START SOURCE DATA
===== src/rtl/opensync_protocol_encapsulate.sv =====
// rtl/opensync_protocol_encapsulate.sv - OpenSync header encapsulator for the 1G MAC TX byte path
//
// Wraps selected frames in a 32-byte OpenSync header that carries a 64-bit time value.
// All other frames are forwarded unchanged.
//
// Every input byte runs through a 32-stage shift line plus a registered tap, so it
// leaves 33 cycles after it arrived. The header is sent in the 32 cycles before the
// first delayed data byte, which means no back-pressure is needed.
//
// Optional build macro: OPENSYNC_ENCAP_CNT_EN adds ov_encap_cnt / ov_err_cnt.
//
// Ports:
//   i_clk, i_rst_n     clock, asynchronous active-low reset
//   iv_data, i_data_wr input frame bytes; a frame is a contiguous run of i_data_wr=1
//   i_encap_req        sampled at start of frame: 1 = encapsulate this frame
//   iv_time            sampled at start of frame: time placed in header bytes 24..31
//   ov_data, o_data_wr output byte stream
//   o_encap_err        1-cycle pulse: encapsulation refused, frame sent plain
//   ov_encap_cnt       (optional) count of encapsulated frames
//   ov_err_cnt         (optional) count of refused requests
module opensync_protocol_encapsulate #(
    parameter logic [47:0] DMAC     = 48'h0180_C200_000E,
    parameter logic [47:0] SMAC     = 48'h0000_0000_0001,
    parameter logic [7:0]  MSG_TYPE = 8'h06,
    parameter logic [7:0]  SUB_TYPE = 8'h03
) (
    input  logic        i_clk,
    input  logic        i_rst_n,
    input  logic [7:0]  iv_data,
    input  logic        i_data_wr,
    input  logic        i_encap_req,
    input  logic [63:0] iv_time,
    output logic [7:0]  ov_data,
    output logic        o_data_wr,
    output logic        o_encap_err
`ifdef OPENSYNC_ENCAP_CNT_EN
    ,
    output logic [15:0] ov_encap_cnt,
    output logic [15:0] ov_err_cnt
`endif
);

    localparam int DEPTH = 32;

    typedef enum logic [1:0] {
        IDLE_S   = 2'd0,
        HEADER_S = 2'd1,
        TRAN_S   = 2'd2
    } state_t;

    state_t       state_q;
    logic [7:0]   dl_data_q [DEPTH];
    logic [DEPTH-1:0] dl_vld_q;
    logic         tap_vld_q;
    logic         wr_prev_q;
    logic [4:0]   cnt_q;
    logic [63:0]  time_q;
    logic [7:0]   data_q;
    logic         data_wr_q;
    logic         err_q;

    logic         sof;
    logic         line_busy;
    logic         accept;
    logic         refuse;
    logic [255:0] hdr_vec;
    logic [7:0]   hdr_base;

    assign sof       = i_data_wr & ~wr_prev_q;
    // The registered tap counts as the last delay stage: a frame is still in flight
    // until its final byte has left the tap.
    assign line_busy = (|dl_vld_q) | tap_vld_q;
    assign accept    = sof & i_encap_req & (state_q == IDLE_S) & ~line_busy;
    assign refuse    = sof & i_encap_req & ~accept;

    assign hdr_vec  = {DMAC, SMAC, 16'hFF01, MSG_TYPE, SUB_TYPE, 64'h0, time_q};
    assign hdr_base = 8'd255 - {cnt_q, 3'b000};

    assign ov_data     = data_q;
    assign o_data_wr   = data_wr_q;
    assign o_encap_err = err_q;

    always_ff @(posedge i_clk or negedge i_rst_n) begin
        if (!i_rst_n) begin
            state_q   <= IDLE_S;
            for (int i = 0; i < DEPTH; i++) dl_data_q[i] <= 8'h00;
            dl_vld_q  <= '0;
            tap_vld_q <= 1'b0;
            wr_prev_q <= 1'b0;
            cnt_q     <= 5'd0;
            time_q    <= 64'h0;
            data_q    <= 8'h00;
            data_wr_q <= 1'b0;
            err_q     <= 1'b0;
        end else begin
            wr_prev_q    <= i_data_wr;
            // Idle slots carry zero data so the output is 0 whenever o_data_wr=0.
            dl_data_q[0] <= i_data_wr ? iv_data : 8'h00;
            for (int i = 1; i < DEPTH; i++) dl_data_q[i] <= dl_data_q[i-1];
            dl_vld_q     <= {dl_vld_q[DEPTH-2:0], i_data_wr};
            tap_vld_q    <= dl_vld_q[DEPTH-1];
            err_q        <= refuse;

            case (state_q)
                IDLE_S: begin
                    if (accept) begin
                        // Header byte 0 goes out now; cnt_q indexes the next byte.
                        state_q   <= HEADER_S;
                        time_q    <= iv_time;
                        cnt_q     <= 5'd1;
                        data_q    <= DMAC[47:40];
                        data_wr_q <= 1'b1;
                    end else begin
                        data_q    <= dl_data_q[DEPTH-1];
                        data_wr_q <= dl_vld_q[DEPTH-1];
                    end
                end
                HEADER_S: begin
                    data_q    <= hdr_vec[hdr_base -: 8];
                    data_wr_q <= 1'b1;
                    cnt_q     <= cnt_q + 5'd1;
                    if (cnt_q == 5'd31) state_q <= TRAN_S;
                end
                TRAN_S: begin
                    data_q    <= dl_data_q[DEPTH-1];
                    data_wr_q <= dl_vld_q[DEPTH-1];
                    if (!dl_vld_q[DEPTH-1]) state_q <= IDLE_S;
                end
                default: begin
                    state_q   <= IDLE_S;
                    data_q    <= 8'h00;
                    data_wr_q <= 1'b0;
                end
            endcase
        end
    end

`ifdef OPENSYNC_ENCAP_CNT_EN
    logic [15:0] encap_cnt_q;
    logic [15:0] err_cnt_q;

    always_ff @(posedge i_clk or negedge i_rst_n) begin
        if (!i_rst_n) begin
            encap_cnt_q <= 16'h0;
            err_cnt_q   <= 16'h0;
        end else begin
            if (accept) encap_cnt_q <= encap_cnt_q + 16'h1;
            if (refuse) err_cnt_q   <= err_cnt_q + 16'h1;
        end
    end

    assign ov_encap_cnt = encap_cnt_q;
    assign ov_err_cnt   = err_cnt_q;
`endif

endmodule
END SOURCE DATA
START SOURCE DATA
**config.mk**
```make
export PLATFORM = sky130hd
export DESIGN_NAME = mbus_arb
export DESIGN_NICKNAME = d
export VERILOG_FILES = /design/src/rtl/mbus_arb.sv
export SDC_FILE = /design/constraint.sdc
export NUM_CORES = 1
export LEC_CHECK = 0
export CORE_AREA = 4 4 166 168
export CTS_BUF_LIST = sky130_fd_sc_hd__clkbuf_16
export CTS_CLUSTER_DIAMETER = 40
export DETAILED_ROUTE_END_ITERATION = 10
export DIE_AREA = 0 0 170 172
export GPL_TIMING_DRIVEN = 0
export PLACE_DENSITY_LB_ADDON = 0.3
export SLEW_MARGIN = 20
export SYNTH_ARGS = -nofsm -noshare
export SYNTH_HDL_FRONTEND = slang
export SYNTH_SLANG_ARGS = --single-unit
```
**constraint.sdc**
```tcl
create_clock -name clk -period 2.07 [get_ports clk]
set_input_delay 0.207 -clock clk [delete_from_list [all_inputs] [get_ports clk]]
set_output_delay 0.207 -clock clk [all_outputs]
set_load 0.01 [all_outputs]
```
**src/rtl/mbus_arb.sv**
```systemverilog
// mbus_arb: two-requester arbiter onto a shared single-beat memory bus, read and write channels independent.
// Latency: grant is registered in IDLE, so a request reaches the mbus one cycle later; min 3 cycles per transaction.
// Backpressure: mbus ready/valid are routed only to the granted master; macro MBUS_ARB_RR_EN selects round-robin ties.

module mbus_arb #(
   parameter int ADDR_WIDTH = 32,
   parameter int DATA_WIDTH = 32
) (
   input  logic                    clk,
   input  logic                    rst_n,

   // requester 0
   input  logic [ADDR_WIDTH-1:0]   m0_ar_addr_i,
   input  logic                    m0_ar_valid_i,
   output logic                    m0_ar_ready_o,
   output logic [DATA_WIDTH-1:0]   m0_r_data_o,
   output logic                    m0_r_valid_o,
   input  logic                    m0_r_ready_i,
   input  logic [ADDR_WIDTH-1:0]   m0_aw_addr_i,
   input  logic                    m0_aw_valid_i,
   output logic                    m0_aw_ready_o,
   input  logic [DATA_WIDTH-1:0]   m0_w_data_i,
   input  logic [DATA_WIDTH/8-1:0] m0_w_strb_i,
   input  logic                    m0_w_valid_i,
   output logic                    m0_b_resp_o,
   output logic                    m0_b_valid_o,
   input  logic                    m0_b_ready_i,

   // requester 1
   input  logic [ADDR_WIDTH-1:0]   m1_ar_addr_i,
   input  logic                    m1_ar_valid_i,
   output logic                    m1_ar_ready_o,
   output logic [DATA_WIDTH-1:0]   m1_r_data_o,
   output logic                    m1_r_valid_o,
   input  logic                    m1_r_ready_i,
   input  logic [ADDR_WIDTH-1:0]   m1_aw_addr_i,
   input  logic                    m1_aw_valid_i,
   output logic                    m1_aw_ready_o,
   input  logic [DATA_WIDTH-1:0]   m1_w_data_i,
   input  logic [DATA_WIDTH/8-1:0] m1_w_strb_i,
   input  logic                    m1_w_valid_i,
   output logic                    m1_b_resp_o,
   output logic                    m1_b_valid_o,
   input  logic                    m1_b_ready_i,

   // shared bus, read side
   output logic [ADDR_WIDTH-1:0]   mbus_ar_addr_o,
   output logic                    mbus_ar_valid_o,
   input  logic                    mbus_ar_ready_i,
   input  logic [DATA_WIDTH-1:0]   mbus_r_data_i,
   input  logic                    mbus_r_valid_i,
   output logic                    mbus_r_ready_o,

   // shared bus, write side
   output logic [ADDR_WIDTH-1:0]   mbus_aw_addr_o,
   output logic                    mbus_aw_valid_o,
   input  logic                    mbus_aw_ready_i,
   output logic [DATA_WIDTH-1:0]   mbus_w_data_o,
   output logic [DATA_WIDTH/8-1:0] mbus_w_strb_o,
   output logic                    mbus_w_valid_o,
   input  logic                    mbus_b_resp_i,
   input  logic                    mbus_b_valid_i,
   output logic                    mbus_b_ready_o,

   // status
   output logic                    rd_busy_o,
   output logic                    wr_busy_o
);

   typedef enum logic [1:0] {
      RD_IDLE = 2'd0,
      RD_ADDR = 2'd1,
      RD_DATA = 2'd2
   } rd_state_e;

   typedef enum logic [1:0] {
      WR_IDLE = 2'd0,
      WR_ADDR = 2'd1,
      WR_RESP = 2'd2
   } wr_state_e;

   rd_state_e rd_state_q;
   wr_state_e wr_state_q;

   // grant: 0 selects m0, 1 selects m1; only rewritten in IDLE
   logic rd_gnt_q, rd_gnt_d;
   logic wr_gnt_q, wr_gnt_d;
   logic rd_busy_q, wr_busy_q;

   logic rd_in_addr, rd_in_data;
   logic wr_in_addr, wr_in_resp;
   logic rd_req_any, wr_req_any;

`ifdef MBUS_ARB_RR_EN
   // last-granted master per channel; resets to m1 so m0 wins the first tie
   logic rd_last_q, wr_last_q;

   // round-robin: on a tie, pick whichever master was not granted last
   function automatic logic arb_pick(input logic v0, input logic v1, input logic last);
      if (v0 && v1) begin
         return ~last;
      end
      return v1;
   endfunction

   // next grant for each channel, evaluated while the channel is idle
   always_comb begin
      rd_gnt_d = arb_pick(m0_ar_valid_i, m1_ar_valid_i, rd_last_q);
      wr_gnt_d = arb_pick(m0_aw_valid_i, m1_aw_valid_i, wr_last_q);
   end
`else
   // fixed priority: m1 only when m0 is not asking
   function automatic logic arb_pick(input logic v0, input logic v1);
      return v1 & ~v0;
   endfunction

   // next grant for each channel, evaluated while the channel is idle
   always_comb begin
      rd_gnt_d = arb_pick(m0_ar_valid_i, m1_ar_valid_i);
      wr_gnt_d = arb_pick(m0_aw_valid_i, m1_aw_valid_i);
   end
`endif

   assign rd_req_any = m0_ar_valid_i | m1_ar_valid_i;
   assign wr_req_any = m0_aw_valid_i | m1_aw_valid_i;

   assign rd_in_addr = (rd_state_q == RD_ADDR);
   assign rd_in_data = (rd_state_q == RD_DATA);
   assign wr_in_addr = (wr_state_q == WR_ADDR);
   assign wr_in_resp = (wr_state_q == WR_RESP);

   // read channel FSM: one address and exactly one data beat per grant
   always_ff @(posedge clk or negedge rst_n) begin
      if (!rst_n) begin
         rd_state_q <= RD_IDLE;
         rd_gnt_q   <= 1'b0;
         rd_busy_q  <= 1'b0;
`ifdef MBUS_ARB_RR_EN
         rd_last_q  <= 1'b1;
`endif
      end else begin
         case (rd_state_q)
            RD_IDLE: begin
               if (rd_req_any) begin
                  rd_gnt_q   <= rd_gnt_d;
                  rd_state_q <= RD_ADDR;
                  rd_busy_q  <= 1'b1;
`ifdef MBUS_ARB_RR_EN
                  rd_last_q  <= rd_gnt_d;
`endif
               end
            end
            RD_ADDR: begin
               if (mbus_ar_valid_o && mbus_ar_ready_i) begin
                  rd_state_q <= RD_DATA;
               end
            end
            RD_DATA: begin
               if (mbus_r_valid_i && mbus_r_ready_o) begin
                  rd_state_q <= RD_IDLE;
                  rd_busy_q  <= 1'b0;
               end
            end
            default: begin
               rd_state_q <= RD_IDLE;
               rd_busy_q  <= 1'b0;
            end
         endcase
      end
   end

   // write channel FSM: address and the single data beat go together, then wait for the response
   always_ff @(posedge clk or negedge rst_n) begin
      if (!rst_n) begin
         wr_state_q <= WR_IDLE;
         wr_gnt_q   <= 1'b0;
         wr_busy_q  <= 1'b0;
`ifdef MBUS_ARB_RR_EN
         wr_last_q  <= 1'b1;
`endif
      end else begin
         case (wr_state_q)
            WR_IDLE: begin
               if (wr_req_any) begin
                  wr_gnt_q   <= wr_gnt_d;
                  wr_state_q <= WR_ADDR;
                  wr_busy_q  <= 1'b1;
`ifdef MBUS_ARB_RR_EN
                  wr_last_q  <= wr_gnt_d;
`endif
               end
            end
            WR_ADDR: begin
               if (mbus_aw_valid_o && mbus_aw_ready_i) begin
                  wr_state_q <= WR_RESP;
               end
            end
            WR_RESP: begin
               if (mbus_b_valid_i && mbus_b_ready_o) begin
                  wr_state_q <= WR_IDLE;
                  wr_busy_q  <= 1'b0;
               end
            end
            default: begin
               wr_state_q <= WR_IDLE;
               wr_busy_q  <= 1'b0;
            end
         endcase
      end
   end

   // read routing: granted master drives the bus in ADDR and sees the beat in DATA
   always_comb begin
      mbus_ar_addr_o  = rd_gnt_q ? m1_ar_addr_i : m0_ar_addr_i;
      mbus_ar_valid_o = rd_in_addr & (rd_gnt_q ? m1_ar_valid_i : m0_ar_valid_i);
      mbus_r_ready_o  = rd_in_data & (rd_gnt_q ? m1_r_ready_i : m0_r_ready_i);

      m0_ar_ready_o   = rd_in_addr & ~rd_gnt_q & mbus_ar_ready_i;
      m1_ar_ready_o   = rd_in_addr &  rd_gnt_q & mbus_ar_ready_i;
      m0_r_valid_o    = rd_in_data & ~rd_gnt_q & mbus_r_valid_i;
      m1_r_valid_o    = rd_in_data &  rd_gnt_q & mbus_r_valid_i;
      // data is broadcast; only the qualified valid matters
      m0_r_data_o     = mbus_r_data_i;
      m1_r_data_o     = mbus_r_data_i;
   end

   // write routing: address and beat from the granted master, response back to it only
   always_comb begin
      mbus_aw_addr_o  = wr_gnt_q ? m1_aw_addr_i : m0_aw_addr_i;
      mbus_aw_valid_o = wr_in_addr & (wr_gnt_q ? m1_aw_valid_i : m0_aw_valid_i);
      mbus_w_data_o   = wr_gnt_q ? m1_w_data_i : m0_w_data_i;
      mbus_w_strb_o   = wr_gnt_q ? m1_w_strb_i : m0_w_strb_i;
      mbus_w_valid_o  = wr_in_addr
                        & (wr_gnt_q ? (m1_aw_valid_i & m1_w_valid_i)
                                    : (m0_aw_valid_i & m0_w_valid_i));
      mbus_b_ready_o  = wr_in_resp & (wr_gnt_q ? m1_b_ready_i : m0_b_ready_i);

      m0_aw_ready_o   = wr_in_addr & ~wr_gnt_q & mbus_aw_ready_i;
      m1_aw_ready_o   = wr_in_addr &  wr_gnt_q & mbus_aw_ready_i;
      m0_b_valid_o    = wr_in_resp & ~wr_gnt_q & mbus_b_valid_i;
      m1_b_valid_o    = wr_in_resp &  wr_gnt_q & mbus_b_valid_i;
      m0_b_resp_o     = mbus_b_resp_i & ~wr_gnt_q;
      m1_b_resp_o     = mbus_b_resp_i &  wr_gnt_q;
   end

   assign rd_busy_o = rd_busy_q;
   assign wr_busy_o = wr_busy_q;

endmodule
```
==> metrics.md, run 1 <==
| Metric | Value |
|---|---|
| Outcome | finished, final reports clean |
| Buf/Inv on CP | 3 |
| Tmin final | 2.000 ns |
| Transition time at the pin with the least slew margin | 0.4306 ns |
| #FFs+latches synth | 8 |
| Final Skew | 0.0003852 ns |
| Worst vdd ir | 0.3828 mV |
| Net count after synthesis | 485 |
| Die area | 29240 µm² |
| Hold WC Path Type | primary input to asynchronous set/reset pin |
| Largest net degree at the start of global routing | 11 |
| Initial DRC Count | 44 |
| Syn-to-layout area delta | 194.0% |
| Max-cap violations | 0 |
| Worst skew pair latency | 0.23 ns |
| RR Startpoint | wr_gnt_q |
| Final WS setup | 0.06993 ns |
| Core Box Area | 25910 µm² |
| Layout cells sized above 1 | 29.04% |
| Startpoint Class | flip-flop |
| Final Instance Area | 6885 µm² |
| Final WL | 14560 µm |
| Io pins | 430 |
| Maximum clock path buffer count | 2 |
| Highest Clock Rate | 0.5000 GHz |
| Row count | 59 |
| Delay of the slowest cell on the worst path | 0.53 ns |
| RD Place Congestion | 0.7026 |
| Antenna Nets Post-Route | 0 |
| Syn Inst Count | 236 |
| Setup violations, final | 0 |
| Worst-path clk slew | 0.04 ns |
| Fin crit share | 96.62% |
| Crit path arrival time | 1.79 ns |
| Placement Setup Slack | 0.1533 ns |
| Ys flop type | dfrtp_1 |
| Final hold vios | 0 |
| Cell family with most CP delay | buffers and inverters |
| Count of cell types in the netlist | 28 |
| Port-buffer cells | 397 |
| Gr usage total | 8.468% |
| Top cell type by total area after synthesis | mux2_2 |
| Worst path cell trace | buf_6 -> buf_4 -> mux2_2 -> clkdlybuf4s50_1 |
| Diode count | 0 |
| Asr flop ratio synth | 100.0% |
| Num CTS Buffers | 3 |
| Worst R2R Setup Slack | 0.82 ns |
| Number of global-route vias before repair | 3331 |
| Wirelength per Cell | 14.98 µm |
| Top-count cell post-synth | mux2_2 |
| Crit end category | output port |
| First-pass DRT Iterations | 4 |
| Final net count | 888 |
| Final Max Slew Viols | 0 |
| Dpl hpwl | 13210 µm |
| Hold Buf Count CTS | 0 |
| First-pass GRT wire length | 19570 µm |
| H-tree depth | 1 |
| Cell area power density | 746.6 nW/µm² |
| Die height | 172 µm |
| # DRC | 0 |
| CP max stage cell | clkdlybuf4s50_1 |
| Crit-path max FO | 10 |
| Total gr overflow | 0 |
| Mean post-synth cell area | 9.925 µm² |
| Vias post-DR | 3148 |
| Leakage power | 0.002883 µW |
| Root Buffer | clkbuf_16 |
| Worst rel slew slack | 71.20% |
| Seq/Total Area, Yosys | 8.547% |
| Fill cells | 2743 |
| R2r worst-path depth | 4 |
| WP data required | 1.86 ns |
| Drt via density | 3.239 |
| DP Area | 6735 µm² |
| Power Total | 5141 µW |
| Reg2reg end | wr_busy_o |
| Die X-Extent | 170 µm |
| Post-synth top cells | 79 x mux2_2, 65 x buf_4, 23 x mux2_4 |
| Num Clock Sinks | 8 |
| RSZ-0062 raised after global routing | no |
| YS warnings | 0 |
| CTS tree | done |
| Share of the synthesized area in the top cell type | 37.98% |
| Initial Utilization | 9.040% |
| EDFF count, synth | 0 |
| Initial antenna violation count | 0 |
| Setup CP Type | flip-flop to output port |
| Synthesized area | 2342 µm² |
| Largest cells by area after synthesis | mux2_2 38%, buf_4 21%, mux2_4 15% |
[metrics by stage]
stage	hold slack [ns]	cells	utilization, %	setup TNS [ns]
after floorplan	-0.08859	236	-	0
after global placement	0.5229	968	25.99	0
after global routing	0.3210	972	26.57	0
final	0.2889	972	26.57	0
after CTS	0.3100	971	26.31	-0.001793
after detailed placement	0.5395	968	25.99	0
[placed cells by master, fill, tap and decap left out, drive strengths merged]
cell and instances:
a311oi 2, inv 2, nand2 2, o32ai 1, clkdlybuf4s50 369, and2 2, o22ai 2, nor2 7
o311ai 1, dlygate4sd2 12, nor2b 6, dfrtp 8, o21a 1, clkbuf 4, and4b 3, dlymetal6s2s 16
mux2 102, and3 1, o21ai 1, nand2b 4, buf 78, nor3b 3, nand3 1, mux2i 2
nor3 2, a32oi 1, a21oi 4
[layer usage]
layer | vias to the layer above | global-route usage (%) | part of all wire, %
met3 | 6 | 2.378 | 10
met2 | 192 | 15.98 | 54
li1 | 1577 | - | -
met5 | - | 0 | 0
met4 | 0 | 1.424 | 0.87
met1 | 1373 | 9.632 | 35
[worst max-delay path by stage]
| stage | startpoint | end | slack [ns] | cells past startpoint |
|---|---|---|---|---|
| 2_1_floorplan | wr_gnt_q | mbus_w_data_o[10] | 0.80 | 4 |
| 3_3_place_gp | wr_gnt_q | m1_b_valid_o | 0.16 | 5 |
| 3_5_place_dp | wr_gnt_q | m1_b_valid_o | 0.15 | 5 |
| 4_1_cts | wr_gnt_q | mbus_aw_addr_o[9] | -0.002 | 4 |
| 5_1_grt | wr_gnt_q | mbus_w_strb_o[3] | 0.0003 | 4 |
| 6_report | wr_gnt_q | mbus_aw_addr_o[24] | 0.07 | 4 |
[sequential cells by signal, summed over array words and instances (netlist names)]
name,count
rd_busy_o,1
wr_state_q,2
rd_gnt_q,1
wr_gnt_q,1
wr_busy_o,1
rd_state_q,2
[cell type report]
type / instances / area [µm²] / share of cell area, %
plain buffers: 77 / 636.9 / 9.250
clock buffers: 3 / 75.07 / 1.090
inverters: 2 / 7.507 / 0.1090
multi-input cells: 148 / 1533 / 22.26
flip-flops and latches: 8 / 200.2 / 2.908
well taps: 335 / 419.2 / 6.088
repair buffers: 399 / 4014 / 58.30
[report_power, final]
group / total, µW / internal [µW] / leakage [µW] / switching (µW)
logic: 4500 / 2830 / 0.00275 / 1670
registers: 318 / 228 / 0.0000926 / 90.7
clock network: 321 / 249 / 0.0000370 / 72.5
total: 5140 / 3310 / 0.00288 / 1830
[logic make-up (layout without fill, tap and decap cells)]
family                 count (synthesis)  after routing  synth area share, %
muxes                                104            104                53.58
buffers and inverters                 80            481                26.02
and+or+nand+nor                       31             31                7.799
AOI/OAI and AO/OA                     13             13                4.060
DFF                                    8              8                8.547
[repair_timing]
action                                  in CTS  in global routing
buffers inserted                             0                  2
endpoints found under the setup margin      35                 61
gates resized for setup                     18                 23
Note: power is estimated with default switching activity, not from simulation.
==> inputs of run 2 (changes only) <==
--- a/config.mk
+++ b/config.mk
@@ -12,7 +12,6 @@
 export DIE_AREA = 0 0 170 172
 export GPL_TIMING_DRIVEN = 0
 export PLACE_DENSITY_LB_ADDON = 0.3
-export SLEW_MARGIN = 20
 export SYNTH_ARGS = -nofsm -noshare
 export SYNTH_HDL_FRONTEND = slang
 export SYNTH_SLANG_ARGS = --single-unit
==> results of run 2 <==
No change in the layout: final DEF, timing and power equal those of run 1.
END SOURCE DATA
A single number is required: the count of lines in the data above that include the string "parameter".

6